Uncertainty estimation for time series classification: Exploring predictive uncertainty in transformer-based models for variable stars

Abstract: Classifying variable stars is key for understanding stellar evolution and galactic dynamics. With the demands of large astronomical surveys, machine learning models, especially attention-based neural networks, have become the state-of-the-art. While achieving high accuracy is crucial, enhancing model interpretability and uncertainty estimation is equally important to ensure that insights are both reliable and comprehensible. We aim to enhance transformer-based models for classifying astronomical light curves by incorporating uncertainty estimation techniques to detect misclassified instances. We tested our methods on labeled datasets from MACHO, OGLE-III, and ATLAS, introducing a framework that significantly improves the reliability of automated classification for the next-generation surveys. We used Astromer, a transformer-based encoder designed for capturing representations of single-band light curves. We enhanced its capabilities by applying three methods for quantifying uncertainty: Monte Carlo Dropout (MC Dropout), Hierarchical Stochastic Attention (HSA), and a novel hybrid method combining both approaches, which we have named Hierarchical Attention with Monte Carlo Dropout (HA-MC Dropout). We compared these methods against a baseline of deep ensembles (DEs). To estimate uncertainty estimation scores for the misclassification task, we selected Sampled Maximum Probability (SMP), Probability Variance (PV), and Bayesian Active Learning by Disagreement (BALD) as uncertainty estimates.

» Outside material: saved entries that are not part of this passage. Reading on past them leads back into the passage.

This design comes from an exercise in tuning for a short achievable clock period and few clock cycles per item on the open sky130 flow, not from production work. The RTL was checked by simulation tests, not by an equivalence proof against the original design. Power figures rest on the tool's default switching activity, not on a simulated workload.

File: flow/run.sh
#!/bin/bash
# synth_recipe.tcl (not shown) runs the flow's synth.tcl, then flattens the netlist and writes it again
# the make line also repeats each setting of config.mk as NAME=value (left out here)
make -C /OpenROAD-flow-scripts/flow DESIGN_CONFIG=/design/flow/config.mk WORK_HOME=/design/flow/orfs CLKGATE_MAP_FILE= SYNTH_SCRIPT=/design/flow/synth_recipe.tcl finish
File: flow/config.mk
export PLATFORM = sky130hd
export DESIGN_NAME = cpu_top
export DESIGN_NICKNAME = cpu_top
export VERILOG_FILES = /design/flow/design.v
export SDC_FILE = /design/flow/constraint.sdc
export NUM_CORES = 4
export LEC_CHECK = 0
export ABC_CLOCK_PERIOD_IN_PS = 1200
export CAP_MARGIN = 20
export CORE_MARGIN = 2
export CORE_UTILIZATION = 35
export PLACE_DENSITY = 0.45
export SETUP_SLACK_MARGIN = 5
export SLEW_MARGIN = 20
File: flow/constraint.sdc
create_clock -name core_clock -period 8.0 [get_ports {clk}]
set_input_delay 1.6000 -clock core_clock [delete_from_list [all_inputs] [get_ports {clk}]]
set_output_delay 1.6000 -clock core_clock [all_outputs]
set_load 0.01 [all_outputs]
Background: an optimization exercise with open tools, aiming at small area, a short achievable clock period and few clock cycles per item. Do not read the settings as production practice. Only simulation tests tie the RTL to the original design; equivalence was not proved. Power and IR drop assume default switching activity.

<file path="flow/run.sh">
#!/bin/bash
# Standard layout, with the port buffers made from buf_4 cells instead of
# the smallest buffer, so that the port paths are not held back by them.
# Each tool's output goes to its own log in this folder.
set -o pipefail
cp standard.sh standard_sh_copy.log
cp config.mk config_mk_copy.log
export BUFFER_PORTS_ARGS="-buffer_cell sky130_fd_sc_hd__buf_4"
bash standard.sh > standard.log 2>&1
</file>
<file path="standard.sh">
#!/bin/bash
# synth_recipe.tcl (not shown) runs the flow's synth.tcl, then flattens the netlist and writes it again
# the make line also repeats each setting of config.mk as NAME=value (left out here)
make -C /OpenROAD-flow-scripts/flow DESIGN_CONFIG=/design/flow/config.mk WORK_HOME=/design/flow/orfs CLKGATE_MAP_FILE= SYNTH_SCRIPT=/design/flow/synth_recipe.tcl "${@:-finish}"
</file>
<file path="config.mk">
export PLATFORM = sky130hd
export DESIGN_NAME = byte_string_sorter
export DESIGN_NICKNAME = byte_string_sorter
export VERILOG_FILES = /design/flow/design.v
export SDC_FILE = /design/flow/constraint.sdc
export NUM_CORES = 4
export LEC_CHECK = 0
export CAP_MARGIN = 20
export CORE_MARGIN = 2
export CORE_UTILIZATION = 60
export SETUP_SLACK_MARGIN = 1.8
export SLEW_MARGIN = 20
</file>
<file path="constraint.sdc">
create_clock -name core_clock -period 4.2 [get_ports {clk}]
set_input_delay 0.8400 -clock core_clock [delete_from_list [all_inputs] [get_ports {clk}]]
set_output_delay 0.8400 -clock core_clock [all_outputs]
set_load 0.01 [all_outputs]
</file>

In predictive performance tests, HA-MC Dropout outperforms the baseline, achieving macro F1-scores of 79.8+-0.5 on OGLE, 84+-1.3 on ATLAS, and 76.6+-1.8 on MACHO. When comparing the PV score values, the quality of uncertainty estimation by HA-MC Dropout surpasses that of all other methods, with improvements of 2.5+-2.3 for MACHO, 3.3+-2.1 for ATLAS and 8.5+-1.6 for OGLE-III.